思い出していた刀の声は、いまだに私の頭で反響している。
残された日は…二日。
「……土方様、」
ならば。ならばせめて、私がこの姿であるうちに、
「…以前仰っていた、出掛ける予定。」
村麻紗としての私ではなく、土方様がくれた…この名で、
「明日に、行けませんか?」
「構わねェが…何かあるのか。」
「いえ。…ただ、明日がいいなと思いまして。」
跡形もなく消え失せる前に、あなたの心に…残りたい。
「…紅涙?」
「…っ…ごめんなさい…っ、」
私は…やはり妖刀です。残りたいなどと思う私は、悪なのです。
土方様にとって…害でしかないのです。
「なんだよ…泣いてんのか?」
「泣いて…ません…っ。」
「泣いてんじゃねーかよ…。おいおい、どうした。」
どれだけ色濃い時間を過ごしても、おそらく私に残せるものはないのだろう。それでも、こうして共に過ごした時間を…記憶のどこかに残してほしいと願う。
「っ…、ぅっ…、」
「…嫌なことでもあったのか?」
首を横に振る。土方様は慰めるように私の背中を撫でてくれた。
「ならもう寝るか。」
「…まだ、眠くはありません。」
「いや寝るぞ。訳もなく悲しいんだろ?そういう時は寝るに限る。」
土方様は布団の上に寝転び、自分の隣をポンポンと叩いた。
「俺も寝るから。
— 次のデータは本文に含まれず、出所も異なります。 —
File: config.mk
export PLATFORM = sky130hd
export DESIGN_NAME = id_ex_stage_reg_flat
export DESIGN_NICKNAME = d
export VERILOG_FILES = /design/src/rtl/id_ex_stage_reg_if.sv /design/src/rtl/id_ex_stage_reg.sv /design/src/flat_wrapper.sv
export SDC_FILE = /design/constraint.sdc
export NUM_CORES = 1
export LEC_CHECK = 0
export BUFFER_PORTS_ARGS = -buffer_cell sky130_fd_sc_hd__buf_2
export CORE_AREA = 2 2 147 149
export CTS_CLUSTER_SIZE = 28
export DETAILED_ROUTE_END_ITERATION = 7
export DIE_AREA = 0 0 149 151
export PLACE_DENSITY = 0.7
export SYNTH_ARGS = -nofsm -noshare
export SYNTH_HDL_FRONTEND = slang
export SYNTH_SLANG_ARGS = --single-unit
File: constraint.sdc
create_clock -name clk -period 3.1 [get_ports clk]
set_clock_uncertainty 0.2 [all_clocks]
set_input_delay 0.62 -clock clk [delete_from_list [all_inputs] [get_ports clk]]
set_output_delay 0.62 -clock clk [all_outputs]
set_load 0.005 [all_outputs]
File: src/rtl/id_ex_stage_reg_if.sv
// ID/EX stage register bundle: ID-side inputs, WB bypass,
// pipeline controls and the registered EX-side outputs.
interface id_ex_stage_reg_if #(
  parameter int XLEN  = 32,
  parameter int CNT_W = 16
);
  logic             id_valid;
  logic [XLEN-1:0]  id_pc;
  logic [6:0]       id_opcode;
  logic [2:0]       id_func3;
  logic [3:0]       id_alu_op;
  logic [4:0]       id_rs1;
  logic [4:0]       id_rs2;
  logic [4:0]       id_rd;
  logic [XLEN-1:0]  id_rs1_data;
  logic [XLEN-1:0]  id_rs2_data;
  logic [XLEN-1:0]  id_imm;
  logic             id_reg_file_wr;
  logic             id_mem_rd;
  logic             id_mem_wr;
  logic [4:0]       wb_rd;
  logic [XLEN-1:0]  wb_data;
  logic             reg_file_wr_wb;
  logic             mem_stall;
  logic             flush_ex;
  logic             ex_valid;
  logic [XLEN-1:0]  ex_pc;
  logic [XLEN-1:0]  ex_imm;
  logic [6:0]       ex_opcode;
  logic [2:0]       ex_func3;
  logic [3:0]       ex_alu_op;
  logic [4:0]       ex_rs1;
  logic [4:0]       ex_rs2;
  logic [4:0]       ex_rd;
  logic [XLEN-1:0]  ex_rs1_data;
  logic [XLEN-1:0]  ex_rs2_data;
  logic             ex_reg_file_wr;
  logic             ex_mem_rd;
  logic             ex_mem_wr;
  logic             stall_id;
  logic [CNT_W-1:0] lu_bubble_cnt;

  modport master (
    output id_valid, id_pc, id_opcode, id_func3, id_alu_op,
           id_rs1, id_rs2, id_rd, id_rs1_data, id_rs2_data,
           id_imm, id_reg_file_wr, id_mem_rd, id_mem_wr,
           wb_rd, wb_data, reg_file_wr_wb, mem_stall, flush_ex,
    input  ex_valid, ex_pc, ex_imm, ex_opcode, ex_func3,
           ex_alu_op, ex_rs1, ex_rs2, ex_rd, ex_rs1_data,
           ex_rs2_data, ex_reg_file_wr, ex_mem_rd, ex_mem_wr,
           stall_id, lu_bubble_cnt
  );

  modport slave (
    input  id_valid, id_pc, id_opcode, id_func3, id_alu_op,
           id_rs1, id_rs2, id_rd, id_rs1_data, id_rs2_data,
           id_imm, id_reg_file_wr, id_mem_rd, id_mem_wr,
           wb_rd, wb_data, reg_file_wr_wb, mem_stall, flush_ex,
    output ex_valid, ex_pc, ex_imm, ex_opcode, ex_func3,
           ex_alu_op, ex_rs1, ex_rs2, ex_rd, ex_rs1_data,
           ex_rs2_data, ex_reg_file_wr, ex_mem_rd, ex_mem_wr,
           stall_id, lu_bubble_cnt
  );
endinterface

File: src/rtl/id_ex_stage_reg.sv
// ID/EX pipeline register with load-use bubble insertion,
// WB bypass into captured operands and a bubble counter.
module id_ex_stage_reg #(
  parameter int XLEN  = 32,
  parameter int CNT_W = 16
) (
  input logic             clk,
  input logic             rst_n,
  id_ex_stage_reg_if.slave bus
);
  localparam logic [6:0] OP_RTYPE = 7'b0110011;
  localparam logic [6:0] OP_BTYPE = 7'b1100011;
  localparam logic [6:0] OP_STYPE = 7'b0100011;
  localparam logic [6:0] OP_JTYPE = 7'b1101111;
  localparam logic [6:0] OP_UTYPE = 7'b0110111;
  localparam logic [6:0] OP_AUIPC = 7'b0010111;

  typedef struct packed {
    logic            valid;
    logic [XLEN-1:0] pc;
    logic [XLEN-1:0] imm;
    logic [6:0]      opcode;
    logic [2:0]      func3;
    logic [3:0]      alu_op;
    logic [4:0]      rs1;
    logic [4:0]      rs2;
    logic [4:0]      rd;
    logic [XLEN-1:0] rs1_data;
    logic [XLEN-1:0] rs2_data;
    logic            rf_wr;
    logic            mem_rd;
    logic            mem_wr;
  } ex_t;

  ex_t              ex_q, ex_d;
  logic [CNT_W-1:0] cnt_q, cnt_d;
  logic             uses_rs1, uses_rs2;
  logic             load_use;
  logic             byp1, byp2;

  // Source-use decode and load-use hazard against the load in EX
  always_comb begin
    uses_rs1 = !(bus.id_opcode == OP_JTYPE ||
                 bus.id_opcode == OP_UTYPE ||
                 bus.id_opcode == OP_AUIPC);
    uses_rs2 = bus.id_opcode == OP_RTYPE ||
               bus.id_opcode == OP_BTYPE ||
               bus.id_opcode == OP_STYPE;
    load_use = ex_q.valid && ex_q.mem_rd &&
               ex_q.rd != 5'd0 && bus.id_valid &&
               ((uses_rs1 && bus.id_rs1 == ex_q.rd) ||
                (uses_rs2 && bus.id_rs2 == ex_q.rd));
    byp1 = bus.reg_file_wr_wb && bus.wb_rd != 5'd0 &&
           bus.wb_rd == bus.id_rs1;
    byp2 = bus.reg_file_wr_wb && bus.wb_rd != 5'd0 &&
           bus.wb_rd == bus.id_rs2;
  end

  // Next-state: hold > flush bubble > load-use bubble > capture
  always_comb begin
    ex_d  = ex_q;
    cnt_d = cnt_q;
    if (bus.mem_stall) begin
      ex_d = ex_q;
    end else if (bus.flush_ex) begin
      ex_d = '0;
    end else if (load_use) begin
      ex_d = '0;
      if (cnt_q != {CNT_W{1'b1}})
        cnt_d = cnt_q + CNT_W'(1);
    end else begin
      ex_d.valid    = bus.id_valid;
      ex_d.pc       = bus.id_pc;
      ex_d.imm      = bus.id_imm;
      ex_d.opcode   = bus.id_opcode;
      ex_d.func3    = bus.id_func3;
      ex_d.alu_op   = bus.id_alu_op;
      ex_d.rs1      = bus.id_rs1;
      ex_d.rs2      = bus.id_rs2;
      ex_d.rd       = bus.id_rd;
      ex_d.rs1_data = byp1 ? bus.wb_data : bus.id_rs1_data;
      ex_d.rs2_data = byp2 ? bus.wb_data : bus.id_rs2_data;
      ex_d.rf_wr    = bus.id_reg_file_wr;
      ex_d.mem_rd   = bus.id_mem_rd;
      ex_d.mem_wr   = bus.id_mem_wr;
    end
  end

  // EX register and bubble counter
  always_ff @(posedge clk or negedge rst_n) begin
    if (!rst_n) begin
      ex_q  <= '0;
      cnt_q <= '0;
    end else begin
      ex_q  <= ex_d;
      cnt_q <= cnt_d;
    end
  end

  assign bus.stall_id       = bus.mem_stall ||
                              (load_use && !bus.flush_ex);
  assign bus.ex_valid       = ex_q.valid;
  assign bus.ex_pc          = ex_q.pc;
  assign bus.ex_imm         = ex_q.imm;
  assign bus.ex_opcode      = ex_q.opcode;
  assign bus.ex_func3       = ex_q.func3;
  assign bus.ex_alu_op      = ex_q.alu_op;
  assign bus.ex_rs1         = ex_q.rs1;
  assign bus.ex_rs2         = ex_q.rs2;
  assign bus.ex_rd          = ex_q.rd;
  assign bus.ex_rs1_data    = ex_q.rs1_data;
  assign bus.ex_rs2_data    = ex_q.rs2_data;
  assign bus.ex_reg_file_wr = ex_q.rf_wr;
  assign bus.ex_mem_rd      = ex_q.mem_rd;
  assign bus.ex_mem_wr      = ex_q.mem_wr;
  assign bus.lu_bubble_cnt  = cnt_q;
endmodule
お前も寝ろ。な?」
「いいんですか?…今日も、隣で。」
「当たり前だろ。」
「……。」
私の寝床は、以前から土方様の隣だった。布団の隣。畳の上。でも、人の姿を得てから同じ布団の中が定位置になった。
この幸せを…失いたくはない。
「土方様…、」
傍にある温もりを抱き締め、全身で感じた。ごく自然に私の背へ土方様の手が回る。
「あったかい…。」
「だな。」
「……、」
身体の中で何かがザワめいた。土方様が斬りたくなかったものを斬った時のように、言いえぬ何かが…込み上げる。